Loblaw, major food producers move away from artificial colouring

As little as 35 mg of artificial food colours linked to behavioural changes, university study says

Kathlyne Ross was in for a fright.

Her daughter went out trick-or-treating for Halloween last month. What was lurking in the treats she brought home gave Ross pause.

“I’m shocked,” the vice-president of product development at Loblaw said. “It’s amazing how all the stuff she collected had some artificial colour or flavour in it.”

Artificial colouring has become an increasingly common ingredient in everyday food items.

A recent Purdue University study, which looked at dyes in foods and beverages commonly consumed by children, found that before a kid walks out the front door in the morning, he or she might have consumed enough food colouring to trigger hyperactivity or ADHD symptoms.

According to the study, clinical trials have determined as little as 35 milligrams of artificial food colouring is enough to trigger behavioural changes.

“We found that an average child could easily consume 100–200 mg in a day,” said Laura Stevens, the lead researcher of the Purdue University study.

It’s not just an issue of quantity, Toronto nutritionist Lisa Tsakos said.

“We eat artificial colour here and there, but it accumulates in your body and it takes your body time to detoxify it,” she said.

Two of the biggest food colouring culprits in the study, Allura Red and Tartrazine, were also the most common artificial food dyes in Canada and have been associated with asthma, skin reactions and even cancer, said Tsakos.

“The interesting thing is that American companies that sell products in Europe use natural colours there but they still use artificial colours in the United States and in Canada,” she said. “Mainly because they’re worried it’s going to affect the taste or the appearance and that they’re going to lose sales as a result.”

Mounting public concern has spurred several major companies to remove dyes from some of their foods. Kraft has removed the artificial yellow dye from some of its signature mac and cheese products, and General Mills has removed dyes from Trix and Yoplait Go-Gurt.

Joining the move away from artificial dyes is Loblaw, which announced in late October it’s removed all artificial colours and flavours from more than 4,000 President’s Choice brand products.

“What’s driven us is knowing that our consumers want to know what’s in their food,” Ross said. “They’re reading ingredient decks and nutrition panels.”

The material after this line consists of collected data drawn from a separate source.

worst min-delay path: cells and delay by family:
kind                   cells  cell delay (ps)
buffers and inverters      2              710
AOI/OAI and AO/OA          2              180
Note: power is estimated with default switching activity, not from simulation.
$ cat src/rtl/core/tspcm_pkg.sv
// ----------------------------------------------------------------------------
// tspcm_pkg: transport stream PID continuity monitor types
// Header byte transfer, result transfer, PID slot entry and shared constants.
// ----------------------------------------------------------------------------
package tspcm_pkg;

  localparam int unsigned PidSlotsDefault = 32;

  localparam logic [7:0] SyncValue = 8'h47;
  localparam int unsigned PidW = 13;
  localparam int unsigned CcW = 4;
  localparam int unsigned CountW = 32;
  localparam int unsigned SlotIdxW = 5;

  // Header bytes 0..5 of one packet
  typedef struct packed {
    logic [7:0] sync_byte;
    logic [7:0] flags_pid_high;
    logic [7:0] pid_low;
    logic [7:0] scramble_afc_cc;
    logic [7:0] adapt_length;
    logic [7:0] adapt_flags;
  } ts_in_t;

  typedef struct packed {
    logic                status;
    logic [31:0]         packet_number;
    logic [PidW-1:0]     packet_pid;
    logic [SlotIdxW-1:0] slot_index;
    logic                new_pid;
    logic                table_full;
    logic                cc_discontinuity;
    logic                scramble_changed;
    logic [CountW-1:0]   pid_packet_count;
  } ts_out_t;

  // One PID table entry
  typedef struct packed {
    logic [PidW-1:0]   pid;
    logic              scrambled;
    logic [CcW-1:0]    last_cc;
    logic [CountW-1:0] count;
  } slot_t;

endpackage
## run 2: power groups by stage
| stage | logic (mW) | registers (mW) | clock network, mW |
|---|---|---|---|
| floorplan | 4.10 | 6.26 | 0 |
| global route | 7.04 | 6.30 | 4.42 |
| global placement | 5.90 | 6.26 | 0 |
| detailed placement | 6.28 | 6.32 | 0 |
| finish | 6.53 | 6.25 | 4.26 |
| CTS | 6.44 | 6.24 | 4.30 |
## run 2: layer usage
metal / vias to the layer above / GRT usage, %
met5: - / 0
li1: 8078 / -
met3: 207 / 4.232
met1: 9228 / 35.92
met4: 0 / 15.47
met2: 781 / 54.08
### src/hw/rtl/dprle_pkg.sv
// dprle_pkg: shared types and constants for the dash pattern run-length encoder
// holds the transfer payload structs and the sequencer state type
// no dependencies
`timescale 1ns / 1ps
`default_nettype none

package dprle_pkg;

  localparam int TAG_W       = 8;
  localparam int PAT_W       = 16;
  localparam int IDX_W       = 4;
  localparam int RUN_W       = 5;
  localparam int MAX_RESULTS = 16;

  typedef struct packed {
    logic signed [TAG_W-1:0] slot_tag;
    logic [PAT_W-1:0]        pattern;
  } dprle_in_t;

  typedef struct packed {
    logic signed [TAG_W-1:0] slot_tag_out;
    logic [IDX_W-1:0]        run_index;
    logic [RUN_W-1:0]        run_length;
    logic [RUN_W-1:0]        start_offset;
    logic [RUN_W-1:0]        run_count;
    logic                    last_run;
  } dprle_out_t;

  typedef enum logic [1:0] {
    ST_IDLE,
    ST_SCAN,
    ST_EMIT,
    ST_TAIL
  } dprle_state_t;

endpackage

`default_nettype wire

### src/hw/rtl/dash_pattern_run_length_encoder_core.sv
// dash_pattern_run_length_encoder_core: turns a line-style pattern into a dash list
// bit-serial scan pass then bit-serial emit pass over one pattern shift register
// depends on dprle_pkg
//
//   channel | ports                        | direction | payload
//   --------+------------------------------+-----------+-------------
//   in      | in_valid, in_stall, in_data  | in        | dprle_in_t
//   out     | out_valid, out_stall, out_data | out     | dprle_out_t
//
// an item passes through ST_IDLE, which takes the transfer, ST_SCAN, which counts
// the offset and runs, ST_EMIT, which shifts the runs out, and ST_TAIL, which sends
// the appended offset element, if any; an out side stall holds ST_EMIT and ST_TAIL
// the pattern shift register, walked once per pass, shifts one bit per cycle unless stalled
// rst_n is synchronous: it clears the sequencer and the result valid
// a result waits in the output register while the next item is taken and scanned
`timescale 1ns / 1ps
`default_nettype none

module dash_pattern_run_length_encoder_core
  import dprle_pkg::*;
#(
  parameter int PATTERN_BITS = 16
) (
  input  wire logic       clk,
  input  wire logic       rst_n,
  input  wire logic       in_valid,
  output logic            in_stall,
  input  wire dprle_in_t  in_data,
  output logic            out_valid,
  input  wire logic       out_stall,
  output dprle_out_t      out_data
);

  localparam int PB = PATTERN_BITS;
  localparam int CW = $clog2(PB + 1);
  localparam int SW = (CW + 1 > RUN_W) ? CW + 1 : RUN_W;

  dprle_state_t            state_r, state_nxt;
  logic [PB-1:0]           pat_r, pat_nxt;
  logic [PB-1:0]           save_r, save_nxt;
  logic [PB-1:0]           pat_in;
  logic signed [TAG_W-1:0] tag_r, tag_nxt;
  logic [CW-1:0]           pos_r, pos_nxt;
  logic [CW-1:0]           offset_r, offset_nxt;
  logic [CW-1:0]           nruns_r, nruns_nxt;
  logic [CW-1:0]           len_r, len_nxt;
  logic                    seen_r, seen_nxt;
  logic                    prev_r, prev_nxt;
  logic [RUN_W-1:0]        k_r, k_nxt;
  dprle_out_t              out_r, out_nxt;
  logic                    out_valid_r, out_valid_nxt;

  logic                    out_free;
  logic                    msb, nxt_bit, last_bit, run_end;
  logic                    fold_c, append_c, more_c, fold_here;
  logic [SW-1:0]           list_len, off_ext, len_sum;
  logic [RUN_W-1:0]        count_c, k_inc;
  logic [CW-1:0]           len_inc;

  // pattern bits above the field width read as zero
  for (genvar gi = 0; gi < PB; gi++) begin : g_pat
    if (gi < PAT_W) begin : g_used
      assign pat_in[gi] = in_data.pattern[gi];
    end else begin : g_zero
      assign pat_in[gi] = 1'b0;
    end
  end

  assign out_free = !out_valid_r || !out_stall;
  assign msb      = pat_r[PB-1];
  assign nxt_bit  = pat_r[PB-2];
  assign last_bit = (pos_r == CW'(PB - 1));
  assign run_end  = last_bit || (nxt_bit != msb);

  // list shape from the scan pass
  assign fold_c    = (offset_r != '0) && (nruns_r != '0) && !nruns_r[0];
  assign append_c  = (offset_r != '0) && !fold_c;
  assign list_len  = SW'(nruns_r) + SW'(append_c);
  assign count_c   = (list_len > SW'(MAX_RESULTS)) ? RUN_W'(MAX_RESULTS)
                                                   : list_len[RUN_W-1:0];
  assign more_c    = (k_r < count_c);
  assign fold_here = fold_c && (SW'(k_r) == SW'(nruns_r) - SW'(1));
  assign off_ext   = SW'(offset_r);
  assign len_inc   = len_r + CW'(1);
  assign len_sum   = SW'(len_inc) + (fold_here ? off_ext : SW'(0));
  assign k_inc     = k_r + RUN_W'(1);

  always_comb begin
    state_nxt = state_r;
    unique case (state_r)
      ST_IDLE: if (in_valid) state_nxt = ST_SCAN;
      ST_SCAN: if (last_bit) state_nxt = ST_EMIT;
      ST_EMIT: if (out_free && last_bit) state_nxt = ST_TAIL;
      ST_TAIL: begin
        if (!(append_c && more_c) || out_free) state_nxt = ST_IDLE;
      end
      default: state_nxt = ST_IDLE;
    endcase
  end

  always_comb begin
    in_stall  = (state_r != ST_IDLE);
    out_valid = out_valid_r;
    out_data  = out_r;
  end

  always_comb begin
    pat_nxt       = pat_r;
    save_nxt      = save_r;
    tag_nxt       = tag_r;
    pos_nxt       = pos_r;
    offset_nxt    = offset_r;
    nruns_nxt     = nruns_r;
    len_nxt       = len_r;
    seen_nxt      = seen_r;
    prev_nxt      = prev_r;
    k_nxt         = k_r;
    out_nxt       = out_r;
    out_valid_nxt = out_valid_r && out_stall;

    out_nxt.slot_tag_out = out_r.slot_tag_out;

    unique case (state_r)
      ST_IDLE: begin
        if (in_valid) begin
          pat_nxt    = pat_in;
          save_nxt   = pat_in;
          tag_nxt    = in_data.slot_tag;
          pos_nxt    = '0;
          offset_nxt = '0;
          nruns_nxt  = '0;
          seen_nxt   = 1'b0;
          prev_nxt   = 1'b0;
        end
      end
      ST_SCAN: begin
        pat_nxt = pat_r << 1;
        pos_nxt = pos_r + CW'(1);
        if (!seen_r) begin
          if (!msb) begin
            offset_nxt = offset_r + CW'(1);
          end else begin
            seen_nxt  = 1'b1;
            nruns_nxt = CW'(1);
            prev_nxt  = 1'b1;
          end
        end else if (msb != prev_r) begin
          nruns_nxt = nruns_r + CW'(1);
          prev_nxt  = msb;
        end
        if (last_bit) begin
          pat_nxt  = save_r;
          pos_nxt  = '0;
          seen_nxt = 1'b0;
          len_nxt  = '0;
          k_nxt    = '0;
        end
      end
      ST_EMIT: begin
        if (out_free) begin
          pat_nxt = pat_r << 1;
          pos_nxt = pos_r + CW'(1);
          // leading zeros are skipped, everything after belongs to a run
          if (seen_r || msb) begin
            seen_nxt = 1'b1;
            if (run_end) begin
              len_nxt = '0;
              if (more_c) begin
                out_nxt.slot_tag_out = tag_r;
                out_nxt.run_index    = k_r[IDX_W-1:0];
                out_nxt.run_length   = len_sum[RUN_W-1:0];
                out_nxt.start_offset = off_ext[RUN_W-1:0];
                out_nxt.run_count    = count_c;
                out_nxt.last_run     = (k_inc == count_c);
                out_valid_nxt        = 1'b1;
                k_nxt                = k_inc;
              end
            end else begin
              len_nxt = len_inc;
            end
          end
        end
      end
      ST_TAIL: begin
        if (append_c && more_c && out_free) begin
          out_nxt.slot_tag_out = tag_r;
          out_nxt.run_index    = k_r[IDX_W-1:0];
          out_nxt.run_length   = off_ext[RUN_W-1:0];
          out_nxt.start_offset = off_ext[RUN_W-1:0];
          out_nxt.run_count    = count_c;
          out_nxt.last_run     = (k_inc == count_c);
          out_valid_nxt        = 1'b1;
          k_nxt                = k_inc;
        end
      end
      default: begin
        pat_nxt = pat_r;
      end
    endcase
  end

  always_ff @(posedge clk) begin
    if (!rst_n) begin
      state_r     <= ST_IDLE;
      out_valid_r <= 1'b0;
    end else begin
      state_r     <= state_nxt;
      out_valid_r <= out_valid_nxt;
    end
  end

  always_ff @(posedge clk) begin
    pat_r    <= pat_nxt;
    save_r   <= save_nxt;
    tag_r    <= tag_nxt;
    pos_r    <= pos_nxt;
    offset_r <= offset_nxt;
    nruns_r  <= nruns_nxt;
    len_r    <= len_nxt;
    seen_r   <= seen_nxt;
    prev_r   <= prev_nxt;
    k_r      <= k_nxt;
    out_r    <= out_nxt;
  end

endmodule

`default_nettype wire

### config.mk
export PLATFORM = sky130hd
export DESIGN_NAME = dash_pattern_run_length_encoder_core
export DESIGN_NICKNAME = d
export VERILOG_FILES = /design/src/hw/rtl/dprle_pkg.sv /design/src/hw/rtl/dash_pattern_run_length_encoder_core.sv
export SDC_FILE = /design/constraint.sdc
export NUM_CORES = 1
export LEC_CHECK = 0
export BUFFER_PORTS_ARGS = -buffer_cell sky130_fd_sc_hd__buf_2
export CAP_MARGIN = 20
export CORE_AREA = 5 5 161 86
export CTS_CLUSTER_DIAMETER = 100
export DETAILED_ROUTE_END_ITERATION = 8
export DIE_AREA = 0 0 166 91
export PLACE_DENSITY_LB_ADDON = 0.2
export SETUP_SLACK_MARGIN = 0.05
export SKIP_CTS_REPAIR_TIMING = 1
export SYNTH_ARGS = -nofsm -noshare
export SYNTH_HDL_FRONTEND = slang
export SYNTH_SLANG_ARGS = --single-unit
### constraint.sdc
create_clock -name clk -period 4.7 [get_ports clk]
set_clock_uncertainty 0.05 [all_clocks]
set_input_delay 0.47 -clock clk [delete_from_list [all_inputs] [get_ports clk]]
set_output_delay 0.47 -clock clk [all_outputs]
set_load 0.01 [all_outputs]
; After elaboration in Yosys (flattened, before gate mapping)
; Cells that the tools add are included.
[op_classes]
n_addsub = 8
magnitude_cmp = 2
eq_ne = 21
muxes = 56
n_reduce_logical = 35
[op_table]
columns = operator, n
row1 = $mux 28, 5
row2 = $mux 5, 19
row3 = $pmux 28 s2, 1
row4 = $mux 16, 3
row5 = $pmux 16 s3, 1
row6 = $pmux 5 s2, 3
row7 = $pmux 5 s3, 2
row8 = $add 5x1->5 const B, 5
row9 = $ne 2x2->1 const B, 11
row10 = $reduce_and 4->1, 5
row11 = $mux 1, 14
row12 = $reduce_bool 5->1, 2
row13 = $logic_and 1x1->1, 8
row14 = $mux 2, 4
row15 = $pmux 2 s4, 1
row16 = $reduce_bool 2->1, 4
row17 = $reduce_and 7->1, 1
row18 = $add 5x1->6, 1
row19 = $eq 5x6->1, 1
row20 = $gt 6x5->1 const B, 1
row21 = $ne 3x3->1 const B, 2
row22 = $reduce_and 6->1, 1
row23 = $reduce_bool 3->1, 2
row24 = $sub 5x1->6 const B, 1
row25 = other kinds (14), 24
[totals]
ff_bits = 98
inputBits = 28
elab_cells = 140

; Longest topological paths before layout
; Gate-level depths: netlist (run 1).
[depth]
depth_word = 14
ltp_mapped = 17
depth_no_buf = 17

; Least setup slack after synthesis (run 1)
; No wires, ideal clock.
[synth_path]
kind = reg-to-reg
from = register offset_r[0]
to = register out_r (netlist bit out_data[0]) (enable)
setup_time_ps = 388
t_arrival_ps = 3462
t_required_ps = 4262
path_slack_ps = 800
stages_incl_launch_ff = 17
path_buffers = 0
cell_sequence = edfxtp_1 inv_1 ha_1 nor4b_4 nor2_1 ha_1 nand3_1 xnor2_1 a31oi_4 nand2_4 ha_1 nor2b_1 o21a_1 o211ai_1 nand2_1 a21oi_1 and4b_1
[synth_between]
elab_chain_cells = 13
elab_cells_between_ends = 14
[synth_lines]
columns = element, line
row1 = from (decl), dash_pattern_run_length_encoder_core.sv:44  ; logic [CW-1:0] offset_r, offset_nxt;
row2 = from (signal assigned), dash_pattern_run_length_encoder_core.sv:217  ; offset_r <= offset_nxt;
row3 = $reduce_bool 5->1 (*), "dash_pattern_run_length_encoder_core.sv:76, dash_pattern_run_length_encoder_core.sv:77"
row4 = $logic_and 1x1->1 (2 in series), dash_pattern_run_length_encoder_core.sv:76  ; assign fold_c = (offset_r != '0) && (nruns_r != '0) && !nruns_r[0];
row5 = $logic_not 1->1, dash_pattern_run_length_encoder_core.sv:77  ; assign append_c = (offset_r != '0) && !fold_c;
row6 = $logic_and 1x1->1 (*), dash_pattern_run_length_encoder_core.sv:77
row7 = $add 5x1->6, dash_pattern_run_length_encoder_core.sv:78  ; assign list_len = SW'(nruns_r) + SW'(append_c);
row8 = $gt 6x5->1, dash_pattern_run_length_encoder_core.sv:79  ; assign count_c = (list_len > SW'(MAX_RESULTS)) ? RUN_W'(MAX_RESULTS)
row9 = $mux 5, dash_pattern_run_length_encoder_core.sv:79
row10 = $lt 5x5->1, dash_pattern_run_length_encoder_core.sv:81  ; assign more_c = (k_r < count_c);
row11 = $logic_and 1x1->1 (2 in series), dash_pattern_run_length_encoder_core.sv:185  ; if (append_c && more_c && out_free) begin
row12 = $ne 2x2->1 (no line), -
row13 = $reduce_and 6->1 (no line) (*), -
row14 = to (signal assigned), dash_pattern_run_length_encoder_core.sv:223  ; out_r <= out_nxt;
row15 = to (decl), dash_pattern_run_length_encoder_core.sv:50  ; dprle_out_t out_r, out_nxt;
; Every way passes the cells marked *; elsewhere a longest branch is shown, timed or not.
; A chain may end at the register's enable or synchronous reset.

; Final worst setup path (run 1)
[layout_path]
from = register offset_r[0]
to = register out_r (netlist bit out_data[17]) (enable)
; Same word-level chain as after synthesis.

==> run summary, run 1 <==
Worst slew margin: 0.475
Routed wire per std cell: 16.2 microns
placed inst area: 0.00528 sq mm
fin nets: 472
Synth Warn #: 0
setup TNS: 0 ns
Worst IR Drop VDD: 0.247 mV
Final setup viols: 0
Core Rows: 29
CTS tree: yes
vias: 2850
Post-synth EDFFs: 95
First DRT Iteration DRCs: 130
asr flop ratio synth: 0
synthesized area per cell: 13.4 sq um
crit share post-route: 0.841
Yosys cell types: 43
pin count of the biggest net entering global routing: 24
I/O Buffers: 57
Max Cap Violations: 0
Clk Latency, worst-skew pair: 0.34 ns
Fin. Hold Viols: 0
Pre-Repair DR Iteration Count: 4
HPWL after DPL: 7060 microns
DRT Wirelength: 9560 microns
Ant. Diodes: 0
post-synthesis sequential area ratio: 0.608
RePlAce Congestion: 0.818
Data arrival, critical path: 3.93 ns
vias in the first global route: 2704
leakage: 2.18 nW
crit path cell chain: inv_1 -> ha_1 -> nor4b_4 -> nor2_1 -> ha_1 -> nand3_1 -> xnor2_1 -> a31oi_4 -> nand2_4 -> ha_1 -> nor2b_1 -> o21a_1 -> o211ai_1 -> nand2_1 -> a21oi_1 -> and4b_1 -> buf_4
min cycle time layout: 3.95 ns
worst hold path type: input port to flip-flop
max-slew violations: 0
vias per inst: 4.81
cells after synthesis: 357
Power per Cell Area: 700 mW/mm^2
RSZ-0062 raised after global routing: no
startpoint types: flip-flop
grt total ovfl: 0
area grow syn2layout: 15.8%
CP max-delay cell: edfxtp_1
Post-synth top flop: edfxtp_1
H-tree levels: 3
antenna violations before repair: 0
Post-Syn Area: 0.00479 sq mm
Mapped Nets: 411
die height: 91 microns
clk buf depth: 2
starting density of the core: 0.390
worst-path maximum fanout: 20
Worst-path clk slew: 0.07 ns
Chip Width: 166 microns
f_max: 0.253 GHz
Crit Path Category: flip-flop to flip-flop
CTS Buf Count: 9
Worst path max stage delay: 0.49 ns
Routed Antenna Nets: 0
core box area: 0.0123 sq mm
DRC violations left: 0
Hold Slack: 0.255 ns
Yosys reg bits: 98
share of layout cells above drive strength 1: 0.218
clk root buf: clkbuf_16
outcome: completed
worst path required time: 4.67 ns
CP dominant cell by count: ha_1
gr usage total: 0.129
Final Instance Area: 0.00555 sq mm
Worst Setup End Kind: flip-flop
die area: 0.0151 sq mm
worst slew pin tran: 0.788 ns
CTS sink cnt: 98
Top-Level Pins: 58
first-pass GRT wire length: 15300 microns
[through the flow]
stage | worst slack, ns | total power [mW] | std cells | utilization
final | 0.745 | 3.89 | 592 | 0.451
after global routing | 0.382 | 4.18 | 592 | 0.451
after CTS | 0.729 | 3.93 | 592 | 0.451
after detailed placement | 0.740 | 3.22 | 577 | 0.429
after global placement | 0.867 | 3.17 | 576 | 0.427
after floorplan | 0.800 | 2.75 | 357 | -
[state kept, by name, indices dropped and copies added, names as in the netlist]
register and flops:
out_data 28, pat_r 16, save_r 16, tag_r 8, k_r 5, len_r 5
nruns_r 5, offset_r 5, pos_r 5, state_r 2, out_valid 1, prev_r 1
seen_r 1
[layout by cell type, fill, tap and decap left out, drive strengths merged, types with 4 or more instances in the layout]
master / count
xor2: 14
ha: 25
xnor2: 14
nand3: 11
nand2b: 6
a21boi: 4
o21ai: 10
and3: 6
nor2: 27
clkbuf: 9
and2: 10
edfxtp: 95
nor2b: 20
inv: 27
a21oi: 11
a221o: 15
nand2: 18
mux2i: 6
buf: 62
[path summary, 6_finish.rpt]
| path | cells past startpoint | slack [ns] | to | from |
|---|---|---|---|---|
| hold reg to reg | 0 | 0.37 | out_data[27]$_DFFE_PP_ | tag_r[7]$_DFFE_PP_ |
| hold / removal | 1 | 0.26 | tag_r[4]$_DFFE_PP_ | in_data[20] |
| setup reg to reg | 17 | 0.75 | out_data[17]$_DFFE_PP_ | offset_r[0]$_SDFFCE_PN0P_ |
| setup / recovery | 17 | 0.75 | out_data[17]$_DFFE_PP_ | offset_r[0]$_SDFFCE_PN0P_ |
[cell families (layout without fill, tap and decap cells)]
group | after synthesis | after routing | share of synthesized area
mux | 8 | 8 | 0.0172
buf+inv | 36 | 101 | 0.0345
xor+xnor | 28 | 28 | 0.0512
compound gates | 53 | 53 | 0.0911
fa+ha+maj | 26 | 26 | 0.0695
simple gates | 108 | 108 | 0.129
flops | 98 | 98 | 0.608
[where the power goes]
part | internal (mW) | switching [mW]
Combinational | 0.612 | 0.903
Sequential | 1.43 | 0.262
Clock | 0.362 | 0.320
Total | 2.40 | 1.48
[synthesized netlist by cell type, types with 2 or more instances]
cell type	instances	area share
mux2i_1	6	0.013
nor2_1	26	0.020
a21oi_1	11	0.011
o21ai_0	10	0.010
a21o_1	3	0.0047
a21boi_0	4	0.0063
xor2_1	14	0.026
nand2b_1	6	0.0078
edfxtp_1	95	0.60
mux2_2	2	0.0047
clkbuf_8	3	0.0086
nand2_1	17	0.013
o21a_1	3	0.0047
a221o_1	15	0.031
clkbuf_1	9	0.0070
nor4b_4	2	0.0099
nor2b_1	20	0.026
and2_1	9	0.012
xnor2_1	14	0.026
ha_1	25	0.065
and3_1	6	0.0078
inv_1	24	0.019
nand3_1	11	0.011
dfxtp_1	3	0.013
[cell type report]
class / count / area (sq um)
Tap cell: 170 / 213
Inverter: 24 / 90.1
Timing Repair Buffer: 62 / 343
Clock inverter: 6 / 48.8
Fill cell: 1129 / 6750
Multi-Input combinational cell: 223 / 1720
Clock buffer: 9 / 225
Sequential cell: 98 / 2910
[routing by layer]
layer	GRT usage	vias to the layer above	wire [microns]
met2	0.158	65	3610
li1	-	1418	-
met5	0	-	0
met4	0.0371	0	43
met1	0.211	1365	5450
met3	0.0416	2	456
[critical path, delay by kind of cell (launching register included)]
| family | cells | cell delay (ns) |
|---|---|---|
| flip-flops | 1 | 0.49 |
| AO/OA/AOI/OAI | 4 | 0.74 |
| buffers and inverters | 2 | 0.39 |
| XOR/XNOR | 1 | 0.12 |
| AND/OR/NAND/NOR | 7 | 1.20 |
| adder cells (fa/ha/maj) | 3 | 0.65 |
Note: power is estimated with default switching activity, not from simulation.
==> run 2, diff against run 1 <==
clock period = 4.2 ns   (was 4.7 ns; I/O delays follow)
==> run summary, run 2 (synthesis gave the netlist of run 1 again) <==
outcome: completed
Int Pwr: 2.78 mW (+15%)
die area: 0.0151 sq mm (unchanged)
First DRT Iteration DRCs: 224 (+72%)
leakage: 2.21 nW (+1.5%)
Power per Cell Area: 790 mW/mm^2 (+13%)
CP dominant cell by count: ha_1
Top-Level Pins: 58 (unchanged)
Routed wire per std cell: 16.2 microns (+0.23%)
HPWL after DPL: 7090 microns (+0.45%)
startpoint types: flip-flop
vias per inst: 4.81 (-0.16%)
starting density of the core: 0.390 (unchanged)
worst path required time: 4.19 ns (-0.48 ns)
Worst slew margin: 0.483 (+0.00832)
vias in the first global route: 2841 (+5.1%)
NetSw: 1.66 mW (+12%)
family with the most delay on the worst path: simple AND/OR/NAND/NOR gates
crit path cell chain: inv_1 -> ha_1 -> nor4b_4 -> nor2_1 -> ha_1 -> nand3_1 -> xnor2_1 -> a31oi_4 -> nand2_4 -> ha_1 -> nor2b_1 -> o21a_1 -> o211ai_1 -> nand2_2 -> a21oi_1 -> and4b_1 -> buf_8
I/O Buffers: 57 (unchanged)
worst hold path type: input port to flip-flop
Worst Setup End Kind: flip-flop
Pre-Repair DR Iteration Count: 4 (unchanged)
DRC violations left: 0 (unchanged)
Net Sw Frac: 0.375 (-0.00726)
Crit Path Category: flip-flop to flip-flop
H-tree levels: 3 (unchanged)
gr usage total: 0.133 (+0.00413)
Min-Delay Startpoint: in_data[18]
Sequential Power Share: 0.423 (-0.012)
Worst-path clk slew: 0.07 ns (about the same)
Clk pwr share: 0.187 (+0.012)
max-slew violations: 0 (unchanged)
Final setup viols: 0 (unchanged)
CP Launch Point: offset_r[1]$_SDFFCE_PN0P_
Routed Antenna Nets: 0 (unchanged)
RePlAce Congestion: 0.806 (-1.5%)
fin nets: 478 (+1.3%)
Ant. Diodes: 0 (unchanged)
grt total ovfl: 0 (unchanged)
core box area: 0.0123 sq mm (unchanged)
commonest non-fill, non-tap cell in the layout: edfxtp_1
share of layout cells above drive strength 1: 0.228 (+0.0104)
Data arrival, critical path: 3.77 ns (-0.16 ns)
number of flip-flops in the largest register: 28 (unchanged)
vias: 2879 (+1.0%)
clk buf depth: 2 (unchanged)
worst path bufs/invs: 2 (unchanged)
antenna violations before repair: 0 (unchanged)
area of the multi-input gates: 0.00172 sq mm (+0.15%)
Core Rows: 29 (unchanged)
worst-path maximum fanout: 20 (unchanged)
Fillers: 1135 (+0.53%)
min cycle time layout: 3.78 ns (-0.172 ns)
Fin. Hold Viols: 0 (unchanged)
CTS Buf Count: 9 (unchanged)
Worst IR Drop VDD: 0.282 mV (+14%)
most frequent cells in the layout: edfxtp_1, buf_2, nor2_1
Final Instance Area: 0.00561 sq mm (+1.1%)
CTS tree: yes
RSZ-0062 raised after global routing: no
worst slew pin tran: 0.776 ns (-0.0125 ns)
CP max-delay cell: edfxtp_1
Gate power share: 0.390 (about the same)
f_max: 0.264 GHz (+4.6%)
Hold Slack: 0.206 ns (-0.0493 ns)
Clk Latency, worst-skew pair: 0.34 ns (about the same)
DRT Wirelength: 9700 microns (+1.4%)
pin count of the biggest net entering global routing: 24 (unchanged)
first-pass GRT wire length: 16000 microns (+4.1%)
Register Area: 0.00291 sq mm (unchanged)
FF-to-FF Start: offset_r[1]$_SDFFCE_PN0P_
area grow syn2layout: 17.2%
setup TNS: 0 ns (unchanged)
clk root buf: clkbuf_16
placed inst area: 0.00528 sq mm (about the same)
crit share post-route: 0.901 (+0.0591)
die height: 91 microns (unchanged)
Worst path max stage delay: 0.46 ns (-0.03 ns)
Max Cap Violations: 0 (unchanged)
Chip Width: 166 microns (unchanged)
CTS sink cnt: 98 (unchanged)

But the transition from artificial dyes has its challenges, she said.

“When you use a natural derivative, sometimes colour fades over shelf life or they don’t have the same vibrancy you once had with the artificial colour,” Ross said.

One product that proved particularly tricky was the company’s red velvet cheesecake.

“When we started working on it, it kept turning out pink,” Ross said. “At one point, we even had a debate over whether the customer would accept a pink velvet cheesecake.”

The company eventually found the right balance of natural colouring from beets and purple carrots to replace the artificial red dye. In other products, purple beets are used for bluish colours, carrots are used for orange colours, and chlorophyll and spirulina are used as substitutes for green colouring.

Ross and her team may have eliminated artificial colours and flavours from PC products but she now has a different problem to contend with: her daughter’s Halloween candy.

“It’s going to be tough now encouraging her not to eat all this stuff.”

One comment:

  1. Thank you for paying attention to the growing body of research and listening to your customers.

    May I introduce you to the Halloween Fairy? (Or witch. Or Goblin. She takes different forms at different houses) But, if you leave your bucket of candy filled with nasties, she will replace it with a long sought after toy.